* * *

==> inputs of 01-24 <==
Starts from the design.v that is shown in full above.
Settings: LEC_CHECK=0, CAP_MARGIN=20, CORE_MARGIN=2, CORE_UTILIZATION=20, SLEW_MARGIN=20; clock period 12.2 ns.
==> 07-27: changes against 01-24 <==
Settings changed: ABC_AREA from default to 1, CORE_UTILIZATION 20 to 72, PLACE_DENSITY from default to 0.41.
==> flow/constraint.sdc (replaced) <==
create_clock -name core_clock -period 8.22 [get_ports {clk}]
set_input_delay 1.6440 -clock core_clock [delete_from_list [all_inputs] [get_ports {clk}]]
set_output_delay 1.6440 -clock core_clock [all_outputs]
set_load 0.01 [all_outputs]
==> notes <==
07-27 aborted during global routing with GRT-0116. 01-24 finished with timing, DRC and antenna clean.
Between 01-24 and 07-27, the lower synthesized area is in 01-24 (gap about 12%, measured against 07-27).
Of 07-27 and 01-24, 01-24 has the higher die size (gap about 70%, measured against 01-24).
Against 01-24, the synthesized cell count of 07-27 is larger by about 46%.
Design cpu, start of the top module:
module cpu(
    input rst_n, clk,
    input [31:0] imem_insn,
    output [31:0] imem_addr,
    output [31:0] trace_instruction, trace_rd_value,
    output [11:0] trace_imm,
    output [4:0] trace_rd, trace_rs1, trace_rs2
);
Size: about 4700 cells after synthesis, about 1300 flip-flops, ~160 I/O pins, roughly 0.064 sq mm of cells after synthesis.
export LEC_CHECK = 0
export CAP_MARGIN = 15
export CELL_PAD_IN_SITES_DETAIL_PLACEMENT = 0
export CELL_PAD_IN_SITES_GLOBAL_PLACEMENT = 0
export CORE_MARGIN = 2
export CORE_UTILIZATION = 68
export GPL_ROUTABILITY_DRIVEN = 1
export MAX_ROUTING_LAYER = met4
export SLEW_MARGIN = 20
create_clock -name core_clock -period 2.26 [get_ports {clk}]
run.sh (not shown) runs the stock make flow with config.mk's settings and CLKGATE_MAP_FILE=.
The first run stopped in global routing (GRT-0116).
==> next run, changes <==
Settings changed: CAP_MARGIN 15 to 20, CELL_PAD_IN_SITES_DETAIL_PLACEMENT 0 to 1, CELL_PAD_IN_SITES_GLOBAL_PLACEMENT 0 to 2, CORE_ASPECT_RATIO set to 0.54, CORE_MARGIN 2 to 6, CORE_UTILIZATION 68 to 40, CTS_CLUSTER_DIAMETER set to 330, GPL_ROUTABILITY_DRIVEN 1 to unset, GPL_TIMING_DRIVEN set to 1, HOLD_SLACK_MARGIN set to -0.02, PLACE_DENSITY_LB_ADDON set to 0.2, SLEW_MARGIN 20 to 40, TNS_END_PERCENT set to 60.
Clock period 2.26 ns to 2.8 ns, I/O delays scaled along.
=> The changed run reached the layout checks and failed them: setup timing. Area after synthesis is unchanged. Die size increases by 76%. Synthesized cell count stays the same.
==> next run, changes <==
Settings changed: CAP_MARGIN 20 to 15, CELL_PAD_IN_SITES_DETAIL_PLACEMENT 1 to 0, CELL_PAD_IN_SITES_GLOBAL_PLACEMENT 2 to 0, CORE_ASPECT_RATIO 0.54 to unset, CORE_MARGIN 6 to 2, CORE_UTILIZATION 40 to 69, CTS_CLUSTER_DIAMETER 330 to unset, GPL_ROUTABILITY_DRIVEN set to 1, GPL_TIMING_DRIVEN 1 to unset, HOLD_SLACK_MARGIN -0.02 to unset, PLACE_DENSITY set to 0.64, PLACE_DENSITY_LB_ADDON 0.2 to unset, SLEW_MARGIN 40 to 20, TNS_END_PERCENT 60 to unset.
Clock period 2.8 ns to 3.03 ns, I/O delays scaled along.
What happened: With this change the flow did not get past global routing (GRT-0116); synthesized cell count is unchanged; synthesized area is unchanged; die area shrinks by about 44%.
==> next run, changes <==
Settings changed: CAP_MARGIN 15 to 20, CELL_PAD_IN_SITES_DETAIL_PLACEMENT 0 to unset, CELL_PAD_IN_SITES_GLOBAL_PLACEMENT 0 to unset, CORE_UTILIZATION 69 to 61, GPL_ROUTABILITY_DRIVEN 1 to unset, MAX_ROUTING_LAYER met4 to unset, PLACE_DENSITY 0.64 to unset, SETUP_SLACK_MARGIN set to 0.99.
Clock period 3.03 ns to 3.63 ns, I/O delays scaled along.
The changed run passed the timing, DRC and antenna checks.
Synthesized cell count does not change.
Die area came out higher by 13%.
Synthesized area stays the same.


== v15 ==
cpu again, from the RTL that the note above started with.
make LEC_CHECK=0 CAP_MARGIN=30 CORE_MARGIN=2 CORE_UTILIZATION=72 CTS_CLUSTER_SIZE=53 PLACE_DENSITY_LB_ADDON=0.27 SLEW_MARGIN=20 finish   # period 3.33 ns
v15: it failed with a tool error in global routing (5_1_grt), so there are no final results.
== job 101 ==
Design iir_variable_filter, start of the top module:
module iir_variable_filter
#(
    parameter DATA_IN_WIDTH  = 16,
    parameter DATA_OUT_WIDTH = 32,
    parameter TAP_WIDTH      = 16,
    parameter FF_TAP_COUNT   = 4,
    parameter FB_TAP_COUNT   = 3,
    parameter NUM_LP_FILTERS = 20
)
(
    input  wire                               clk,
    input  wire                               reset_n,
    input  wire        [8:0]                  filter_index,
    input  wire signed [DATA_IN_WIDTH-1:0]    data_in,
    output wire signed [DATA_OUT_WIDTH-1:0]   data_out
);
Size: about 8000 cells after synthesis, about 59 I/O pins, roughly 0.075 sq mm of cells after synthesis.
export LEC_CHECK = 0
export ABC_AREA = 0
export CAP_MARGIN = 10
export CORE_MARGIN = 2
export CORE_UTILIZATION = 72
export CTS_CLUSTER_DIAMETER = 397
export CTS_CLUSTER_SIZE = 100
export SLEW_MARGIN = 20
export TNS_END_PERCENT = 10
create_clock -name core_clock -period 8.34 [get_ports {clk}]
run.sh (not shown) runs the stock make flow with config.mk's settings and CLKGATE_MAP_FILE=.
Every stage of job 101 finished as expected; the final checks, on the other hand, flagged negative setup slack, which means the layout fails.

····················

• **Task to carry out**
Give the data again, exactly as written.

• **Solution to the problem**
* * *

==> inputs of 01-24 <==
Starts from the design.v that is shown in full above.
Settings: LEC_CHECK=0, CAP_MARGIN=20, CORE_MARGIN=2, CORE_UTILIZATION=20, SLEW_MARGIN=20; clock period 12.2 ns.
==> 07-27: changes against 01-24 <==
Settings changed: ABC_AREA from default to 1, CORE_UTILIZATION 20 to 72, PLACE_DENSITY from default to 0.41.
==> flow/constraint.sdc (replaced) <==
create_clock -name core_clock -period 8.22 [get_ports {clk}]
set_input_delay 1.6440 -clock core_clock [delete_from_list [all_inputs] [get_ports {clk}]]
set_output_delay 1.6440 -clock core_clock [all_outputs]
set_load 0.01 [all_outputs]
==> notes <==
07-27 aborted during global routing with GRT-0116. 01-24 finished with timing, DRC and antenna clean.
Between 01-24 and 07-27, the lower synthesized area is in 01-24 (gap about 12%, measured against 07-27).
Of 07-27 and 01-24, 01-24 has the higher die size (gap about 70%, measured against 01-24).
Against 01-24, the synthesized cell count of 07-27 is larger by about 46%.
Design cpu, start of the top module:
module cpu(
    input rst_n, clk,
    input [31:0] imem_insn,
    output [31:0] imem_addr,
    output [31:0] trace_instruction, trace_rd_value,
    output [11:0] trace_imm,
    output [4:0] trace_rd, trace_rs1, trace_rs2
);
Size: about 4700 cells after synthesis, about 1300 flip-flops, ~160 I/O pins, roughly 0.064 sq mm of cells after synthesis.
export LEC_CHECK = 0
export CAP_MARGIN = 15
export CELL_PAD_IN_SITES_DETAIL_PLACEMENT = 0
export CELL_PAD_IN_SITES_GLOBAL_PLACEMENT = 0
export CORE_MARGIN = 2
export CORE_UTILIZATION = 68
export GPL_ROUTABILITY_DRIVEN = 1
export MAX_ROUTING_LAYER = met4
export SLEW_MARGIN = 20
create_clock -name core_clock -period 2.26 [get_ports {clk}]
run.sh (not shown) runs the stock make flow with config.mk's settings and CLKGATE_MAP_FILE=.
The first run stopped in global routing (GRT-0116).
==> next run, changes <==
Settings changed: CAP_MARGIN 15 to 20, CELL_PAD_IN_SITES_DETAIL_PLACEMENT 0 to 1, CELL_PAD_IN_SITES_GLOBAL_PLACEMENT 0 to 2, CORE_ASPECT_RATIO set to 0.54, CORE_MARGIN 2 to 6, CORE_UTILIZATION 68 to 40, CTS_CLUSTER_DIAMETER set to 330, GPL_ROUTABILITY_DRIVEN 1 to unset, GPL_TIMING_DRIVEN set to 1, HOLD_SLACK_MARGIN set to -0.02, PLACE_DENSITY_LB_ADDON set to 0.2, SLEW_MARGIN 20 to 40, TNS_END_PERCENT set to 60.
Clock period 2.26 ns to 2.8 ns, I/O delays scaled along.
=> The changed run reached the layout checks and failed them: setup timing. Area after synthesis is unchanged. Die size increases by 76%. Synthesized cell count stays the same.
==> next run, changes <==
Settings changed: CAP_MARGIN 20 to 15, CELL_PAD_IN_SITES_DETAIL_PLACEMENT 1 to 0, CELL_PAD_IN_SITES_GLOBAL_PLACEMENT 2 to 0, CORE_ASPECT_RATIO 0.54 to unset, CORE_MARGIN 6 to 2, CORE_UTILIZATION 40 to 69, CTS_CLUSTER_DIAMETER 330 to unset, GPL_ROUTABILITY_DRIVEN set to 1, GPL_TIMING_DRIVEN 1 to unset, HOLD_SLACK_MARGIN -0.02 to unset, PLACE_DENSITY set to 0.64, PLACE_DENSITY_LB_ADDON 0.2 to unset, SLEW_MARGIN 40 to 20, TNS_END_PERCENT 60 to unset.
Clock period 2.8 ns to 3.03 ns, I/O delays scaled along.
What happened: With this change the flow did not get past global routing (GRT-0116); synthesized cell count is unchanged; synthesized area is unchanged; die area shrinks by about 44%.
==> next run, changes <==
Settings changed: CAP_MARGIN 15 to 20, CELL_PAD_IN_SITES_DETAIL_PLACEMENT 0 to unset, CELL_PAD_IN_SITES_GLOBAL_PLACEMENT 0 to unset, CORE_UTILIZATION 69 to 61, GPL_ROUTABILITY_DRIVEN 1 to unset, MAX_ROUTING_LAYER met4 to unset, PLACE_DENSITY 0.64 to unset, SETUP_SLACK_MARGIN set to 0.99.
Clock period 3.03 ns to 3.63 ns, I/O delays scaled along.
The changed run passed the timing, DRC and antenna checks.
Synthesized cell count does not change.
Die area came out higher by 13%.
Synthesized area stays the same.


== v15 ==
cpu again, from the RTL that the note above started with.
make LEC_CHECK=0 CAP_MARGIN=30 CORE_MARGIN=2 CORE_UTILIZATION=72 CTS_CLUSTER_SIZE=53 PLACE_DENSITY_LB_ADDON=0.27 SLEW_MARGIN=20 finish   # period 3.33 ns
v15: it failed with a tool error in global routing (5_1_grt), so there are no final results.
== job 101 ==
Design iir_variable_filter, start of the top module:
module iir_variable_filter
#(
    parameter DATA_IN_WIDTH  = 16,
    parameter DATA_OUT_WIDTH = 32,
    parameter TAP_WIDTH      = 16,
    parameter FF_TAP_COUNT   = 4,
    parameter FB_TAP_COUNT   = 3,
    parameter NUM_LP_FILTERS = 20
)
(
    input  wire                               clk,
    input  wire                               reset_n,
    input  wire        [8:0]                  filter_index,
    input  wire signed [DATA_IN_WIDTH-1:0]    data_in,
    output wire signed [DATA_OUT_WIDTH-1:0]   data_out
);
Size: about 8000 cells after synthesis, about 59 I/O pins, roughly 0.075 sq mm of cells after synthesis.
export LEC_CHECK = 0
export ABC_AREA = 0
export CAP_MARGIN = 10
export CORE_MARGIN = 2
export CORE_UTILIZATION = 72
export CTS_CLUSTER_DIAMETER = 397
export CTS_CLUSTER_SIZE = 100
export SLEW_MARGIN = 20
export TNS_END_PERCENT = 10
create_clock -name core_clock -period 8.34 [get_ports {clk}]
run.sh (not shown) runs the stock make flow with config.mk's settings and CLKGATE_MAP_FILE=.
Every stage of job 101 finished as expected; the final checks, on the other hand, flagged negative setup slack, which means the layout fails.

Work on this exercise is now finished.